LISTED RECORDS:
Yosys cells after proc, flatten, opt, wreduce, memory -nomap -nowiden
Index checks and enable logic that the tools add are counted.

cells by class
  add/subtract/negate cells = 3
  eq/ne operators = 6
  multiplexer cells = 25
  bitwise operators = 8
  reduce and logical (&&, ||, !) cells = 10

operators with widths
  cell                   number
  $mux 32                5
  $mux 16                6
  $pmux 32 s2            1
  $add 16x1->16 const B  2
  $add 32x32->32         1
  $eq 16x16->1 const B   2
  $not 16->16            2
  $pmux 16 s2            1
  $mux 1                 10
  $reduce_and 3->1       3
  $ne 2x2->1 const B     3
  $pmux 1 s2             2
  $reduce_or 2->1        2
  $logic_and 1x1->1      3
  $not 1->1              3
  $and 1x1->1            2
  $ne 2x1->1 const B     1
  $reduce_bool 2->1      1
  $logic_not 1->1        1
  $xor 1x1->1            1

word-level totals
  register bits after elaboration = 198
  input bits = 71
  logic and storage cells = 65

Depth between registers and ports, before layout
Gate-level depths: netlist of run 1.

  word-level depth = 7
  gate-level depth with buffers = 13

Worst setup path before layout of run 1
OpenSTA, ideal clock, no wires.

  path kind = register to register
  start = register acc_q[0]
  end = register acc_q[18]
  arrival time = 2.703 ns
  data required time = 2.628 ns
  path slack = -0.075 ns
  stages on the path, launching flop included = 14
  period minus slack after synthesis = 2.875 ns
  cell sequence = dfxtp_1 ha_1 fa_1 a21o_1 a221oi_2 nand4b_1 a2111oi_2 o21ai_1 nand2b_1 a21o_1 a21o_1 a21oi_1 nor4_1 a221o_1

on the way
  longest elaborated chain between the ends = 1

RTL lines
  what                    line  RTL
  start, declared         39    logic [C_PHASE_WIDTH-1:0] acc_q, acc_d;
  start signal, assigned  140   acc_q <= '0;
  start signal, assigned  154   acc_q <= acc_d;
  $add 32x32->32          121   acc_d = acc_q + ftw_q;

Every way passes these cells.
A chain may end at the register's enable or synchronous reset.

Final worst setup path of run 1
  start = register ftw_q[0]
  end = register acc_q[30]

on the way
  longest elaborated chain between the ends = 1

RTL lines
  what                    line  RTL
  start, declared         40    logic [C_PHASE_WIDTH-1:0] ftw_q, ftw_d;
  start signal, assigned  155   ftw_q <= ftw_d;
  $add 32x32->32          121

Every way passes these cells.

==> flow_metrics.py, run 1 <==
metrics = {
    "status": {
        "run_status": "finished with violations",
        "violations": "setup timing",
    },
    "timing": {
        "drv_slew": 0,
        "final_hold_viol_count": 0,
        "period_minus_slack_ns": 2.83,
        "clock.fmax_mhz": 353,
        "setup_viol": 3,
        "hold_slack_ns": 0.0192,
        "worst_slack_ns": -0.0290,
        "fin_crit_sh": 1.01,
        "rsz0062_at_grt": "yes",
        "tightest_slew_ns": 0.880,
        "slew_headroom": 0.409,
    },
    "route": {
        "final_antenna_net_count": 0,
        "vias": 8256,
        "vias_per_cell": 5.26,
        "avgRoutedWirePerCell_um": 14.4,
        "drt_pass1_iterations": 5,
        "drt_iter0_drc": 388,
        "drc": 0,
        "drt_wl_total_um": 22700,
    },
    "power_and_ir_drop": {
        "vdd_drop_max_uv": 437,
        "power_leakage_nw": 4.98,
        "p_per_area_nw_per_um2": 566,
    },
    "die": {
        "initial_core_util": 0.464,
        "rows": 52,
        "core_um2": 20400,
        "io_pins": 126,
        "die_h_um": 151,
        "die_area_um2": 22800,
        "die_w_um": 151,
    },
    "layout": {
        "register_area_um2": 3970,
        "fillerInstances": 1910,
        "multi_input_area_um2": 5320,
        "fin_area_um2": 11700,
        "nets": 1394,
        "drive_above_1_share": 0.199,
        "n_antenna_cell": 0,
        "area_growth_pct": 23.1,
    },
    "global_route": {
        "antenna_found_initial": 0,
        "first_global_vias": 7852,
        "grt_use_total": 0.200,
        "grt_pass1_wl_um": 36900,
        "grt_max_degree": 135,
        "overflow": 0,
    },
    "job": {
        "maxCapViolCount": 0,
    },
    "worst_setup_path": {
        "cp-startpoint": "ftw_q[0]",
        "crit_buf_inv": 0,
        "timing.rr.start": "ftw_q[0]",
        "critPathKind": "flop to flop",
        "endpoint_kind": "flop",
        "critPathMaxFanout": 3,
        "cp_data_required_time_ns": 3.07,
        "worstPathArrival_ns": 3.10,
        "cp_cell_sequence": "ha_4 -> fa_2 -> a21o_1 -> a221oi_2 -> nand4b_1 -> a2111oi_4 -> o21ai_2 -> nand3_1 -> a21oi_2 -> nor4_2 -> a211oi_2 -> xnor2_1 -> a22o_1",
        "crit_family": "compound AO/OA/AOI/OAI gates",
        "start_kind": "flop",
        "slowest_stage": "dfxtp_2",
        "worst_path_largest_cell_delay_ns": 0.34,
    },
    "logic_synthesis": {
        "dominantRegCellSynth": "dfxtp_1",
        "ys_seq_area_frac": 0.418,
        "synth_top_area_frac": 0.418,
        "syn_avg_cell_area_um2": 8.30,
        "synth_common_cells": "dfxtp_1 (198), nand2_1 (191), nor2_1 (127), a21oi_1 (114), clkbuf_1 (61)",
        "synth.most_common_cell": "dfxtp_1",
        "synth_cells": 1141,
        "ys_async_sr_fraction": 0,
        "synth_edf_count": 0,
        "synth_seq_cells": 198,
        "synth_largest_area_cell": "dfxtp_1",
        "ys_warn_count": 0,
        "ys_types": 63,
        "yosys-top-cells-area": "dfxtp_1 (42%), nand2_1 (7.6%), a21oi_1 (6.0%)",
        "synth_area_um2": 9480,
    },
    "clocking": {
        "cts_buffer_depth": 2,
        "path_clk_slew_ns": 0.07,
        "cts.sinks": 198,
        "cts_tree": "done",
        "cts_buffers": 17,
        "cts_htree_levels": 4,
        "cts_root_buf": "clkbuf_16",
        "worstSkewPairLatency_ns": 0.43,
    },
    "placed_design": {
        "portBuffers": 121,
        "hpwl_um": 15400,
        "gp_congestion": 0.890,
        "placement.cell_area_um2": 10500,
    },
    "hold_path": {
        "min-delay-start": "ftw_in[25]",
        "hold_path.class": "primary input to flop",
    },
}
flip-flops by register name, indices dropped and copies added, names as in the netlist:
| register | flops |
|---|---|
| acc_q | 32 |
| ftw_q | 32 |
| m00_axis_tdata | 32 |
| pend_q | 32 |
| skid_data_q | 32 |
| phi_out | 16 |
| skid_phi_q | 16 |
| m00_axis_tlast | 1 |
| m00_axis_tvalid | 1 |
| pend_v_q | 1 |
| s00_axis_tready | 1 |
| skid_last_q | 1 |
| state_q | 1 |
[config.mk]
export PLATFORM = sky130hd
export DESIGN_NAME = lfsr_bist
export DESIGN_NICKNAME = d
export VERILOG_FILES = /design/src/rtl/bist_pkg.sv /design/src/rtl/lfsr_step.sv /design/src/rtl/lfsr_bist.sv
export SDC_FILE = /design/constraint.sdc
export NUM_CORES = 1
export LEC_CHECK = 0
export ABC_AREA = 1
export CAP_MARGIN = 30
export CORE_MARGIN = 5
export CORE_UTILIZATION = 53
export CTS_CLUSTER_DIAMETER = 200
export DETAILED_ROUTE_END_ITERATION = 7
export HOLD_SLACK_MARGIN = 0.02
export PLACE_DENSITY = 0.8
export SYNTH_ARGS = -nofsm -noshare
export SYNTH_HDL_FRONTEND = slang
export SYNTH_SLANG_ARGS = --single-unit
[constraint.sdc]
create_clock -name clk -period 2.3 [get_ports clk]
set_clock_uncertainty 0.15 [all_clocks]
set_input_delay 0.575 -clock clk [delete_from_list [all_inputs] [get_ports clk]]
set_output_delay 0.575 -clock clk [all_outputs]
set_load 0.01 [all_outputs]
[src/rtl/bist_pkg.sv]
// Shared types for the LFSR BIST block: controller states and run modes.
// Latency: n/a (types only).
// Backpressure: n/a.
package bist_pkg;

  typedef enum logic [1:0] {
    ST_IDLE = 2'd0,
    ST_RUN  = 2'd1,
    ST_DONE = 2'd2
  } state_e;

  typedef enum logic {
    MODE_TPG  = 1'b0,
    MODE_MISR = 1'b1
  } mode_e;

endpackage

[src/rtl/lfsr_step.sv]
// One Galois LFSR/MISR step: shift up, fold the top bit back through the taps, xor in data.
// Latency: purely combinational.
// Backpressure: none.
module lfsr_step #(
  parameter int WIDTH = 7
) (
  input  logic [WIDTH-1:0] cur,
  input  logic [WIDTH-1:0] poly,
  input  logic [WIDTH-1:0] din,
  output logic [WIDTH-1:0] nxt
);

  localparam logic [WIDTH-1:0] X0_TERM = {{(WIDTH-1){1'b0}}, 1'b1};

  logic             fb;
  logic [WIDTH-1:0] taps;

  assign fb = cur[WIDTH-1];
  // The x^0 coefficient is always present, whatever poly[0] says.
  assign taps = (poly | X0_TERM) & {WIDTH{fb}};
  assign nxt  = {cur[WIDTH-2:0], 1'b0} ^ taps ^ din;

endmodule

[src/rtl/lfsr_bist.sv]
// LFSR test-pattern generator / MISR signature compactor with IDLE-RUN-DONE control.
// Latency: first pattern the cycle after start; done pulses the cycle after the last step.
// Backpressure: none; MISR absorbs only on data_valid, start is ignored while busy.
module lfsr_bist
  import bist_pkg::*;
#(
  parameter int WIDTH = 7,
  parameter int CNT_W = 16
) (
  input  logic             clk,
  input  logic             rst_n,
  input  logic             start,
  input  logic             mode,
  input  logic [WIDTH-1:0] seed,
  input  logic [WIDTH-1:0] poly,
  input  logic [CNT_W-1:0] num,
  input  logic             abort,
  input  logic [WIDTH-1:0] data_in,
  input  logic             data_valid,
  output logic [WIDTH-1:0] pattern,
  output logic             pattern_valid,
  output logic             busy,
  output logic             done,
  output logic [WIDTH-1:0] signature
);

  localparam logic [CNT_W-1:0] CNT_ONE  = {{(CNT_W-1){1'b0}}, 1'b1};
  localparam logic [WIDTH-1:0] LFSR_ONE = {{(WIDTH-1){1'b0}}, 1'b1};

  state_e           state;
  mode_e            mode_q;
  logic [WIDTH-1:0] lfsr_q;
  logic [WIDTH-1:0] poly_q;
  logic [WIDTH-1:0] sig_q;
  logic [CNT_W-1:0] cnt_q;
  logic [CNT_W-1:0] num_q;
  logic             pv_q;
  logic             busy_q;
  logic             done_q;

  logic [WIDTH-1:0] step_din;
  logic [WIDTH-1:0] step_nxt;
  logic [WIDTH-1:0] seed_eff;
  logic [CNT_W-1:0] cnt_inc;
  logic             advance;
  logic             last;
  mode_e            mode_in;

  assign mode_in  = mode_e'(mode);
  // A TPG run seeded with zero would lock up, so it starts from 1 instead.
  assign seed_eff = (mode_in == MODE_TPG && seed == '0) ? LFSR_ONE : seed;
  assign step_din = (mode_q == MODE_MISR) ? data_in : '0;
  assign advance  = (state == ST_RUN) && ((mode_q == MODE_TPG) || data_valid);
  assign cnt_inc  = cnt_q + CNT_ONE;
  assign last     = advance && (cnt_inc == num_q);

  lfsr_step #(.WIDTH(WIDTH)) u_step (
    .cur  (lfsr_q),
    .poly (poly_q),
    .din  (step_din),
    .nxt  (step_nxt)
  );

  // Controller FSM with registered outputs; abort beats every other event.
  always_ff @(posedge clk or negedge rst_n) begin
    if (!rst_n) begin
      state  <= ST_IDLE;
      mode_q <= MODE_TPG;
      lfsr_q <= '0;
      poly_q <= '0;
      sig_q  <= '0;
      cnt_q  <= '0;
      num_q  <= '0;
      pv_q   <= 1'b0;
      busy_q <= 1'b0;
      done_q <= 1'b0;
    end else begin
      done_q <= 1'b0;
      case (state)
        ST_IDLE: begin
          if (start && !abort) begin
            lfsr_q <= seed_eff;
            poly_q <= poly;
            mode_q <= mode_in;
            num_q  <= num;
            cnt_q  <= '0;
            busy_q <= 1'b1;
            if (num == '0) begin
              state  <= ST_DONE;
              sig_q  <= seed_eff;
              done_q <= 1'b1;
              pv_q   <= 1'b0;
            end else begin
              state <= ST_RUN;
              pv_q  <= (mode_in == MODE_TPG);
            end
          end
        end
        ST_RUN: begin
          if (abort) begin
            state  <= ST_IDLE;
            busy_q <= 1'b0;
            pv_q   <= 1'b0;
          end else if (advance) begin
            lfsr_q <= step_nxt;
            cnt_q  <= cnt_inc;
            if (last) begin
              state  <= ST_DONE;
              sig_q  <= step_nxt;
              done_q <= 1'b1;
              pv_q   <= 1'b0;
            end
          end
        end
        ST_DONE: begin
          state  <= ST_IDLE;
          busy_q <= 1'b0;
          pv_q   <= 1'b0;
        end
        default: begin
          state  <= ST_IDLE;
          busy_q <= 1'b0;
          pv_q   <= 1'b0;
        end
      endcase
    end
  end

  assign pattern       = lfsr_q;
  assign pattern_valid = pv_q;
  assign busy          = busy_q;
  assign done          = done_q;
  assign signature     = sig_q;

endmodule
--- config.mk ---
export PLATFORM = sky130hd
export DESIGN_NAME = write_back_flat
export DESIGN_NICKNAME = d
export VERILOG_FILES = /design/src/rtl/write_back_if.sv /design/src/rtl/write_back.sv /design/src/flat_wrapper.sv
export SDC_FILE = /design/constraint.sdc
export NUM_CORES = 1
export LEC_CHECK = 0
export ABC_AREA = 1
export ABC_CLOCK_PERIOD_IN_PS = 5950
export CAP_MARGIN = 20
export CORE_UTILIZATION = 46
export DETAILED_ROUTE_END_ITERATION = 7
export PLACE_DENSITY = 0.86
export SLEW_MARGIN = 5
export SYNTH_ARGS = -nofsm -noshare
export SYNTH_HDL_FRONTEND = slang
export SYNTH_SLANG_ARGS = --single-unit
--- constraint.sdc ---
create_clock -name clk -period 5.95 [get_ports clk]
set_clock_uncertainty 0.15 [all_clocks]
set_input_delay 1.19 -clock clk [delete_from_list [all_inputs] [get_ports clk]]
set_output_delay 1.19 -clock clk [all_outputs]
set_load 0.01 [all_outputs]
--- src/rtl/write_back_if.sv ---
// write_back_if: MEM -> WB bus for the write_back stage.
//   Inputs to WB : in_valid, flush, IRfrompipe4, ALUOut, MemData, PCInc,
//                  carry_in, zero_in
//   Outputs of WB: IRfrompipe5, RegWrite, RegWriteAddr, RegWriteData,
//                  mem_wb_CCR_write, carry_flag, zero_flag, lm_last
// The master modport is the upstream (MEM) side; slave is write_back.
interface write_back_if;
    logic        in_valid;
    logic        flush;
    logic [15:0] IRfrompipe4;
    logic [15:0] ALUOut;
    logic [15:0] MemData;
    logic [15:0] PCInc;
    logic        carry_in;
    logic        zero_in;

    logic [15:0] IRfrompipe5;
    logic        RegWrite;
    logic [2:0]  RegWriteAddr;
    logic [15:0] RegWriteData;
    logic        mem_wb_CCR_write;
    logic        carry_flag;
    logic        zero_flag;
    logic        lm_last;

    modport master (
        output in_valid, flush, IRfrompipe4, ALUOut, MemData, PCInc,
               carry_in, zero_in,
        input  IRfrompipe5, RegWrite, RegWriteAddr, RegWriteData,
               mem_wb_CCR_write, carry_flag, zero_flag, lm_last
    );

    modport slave (
        input  in_valid, flush, IRfrompipe4, ALUOut, MemData, PCInc,
               carry_in, zero_in,
        output IRfrompipe5, RegWrite, RegWriteAddr, RegWriteData,
               mem_wb_CCR_write, carry_flag, zero_flag, lm_last
    );
endinterface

AIM OF THE TASK: Whenever a line of the entries contains the string "word", copy that line.

FINAL ANSWER:
word-level totals
  word-level depth = 7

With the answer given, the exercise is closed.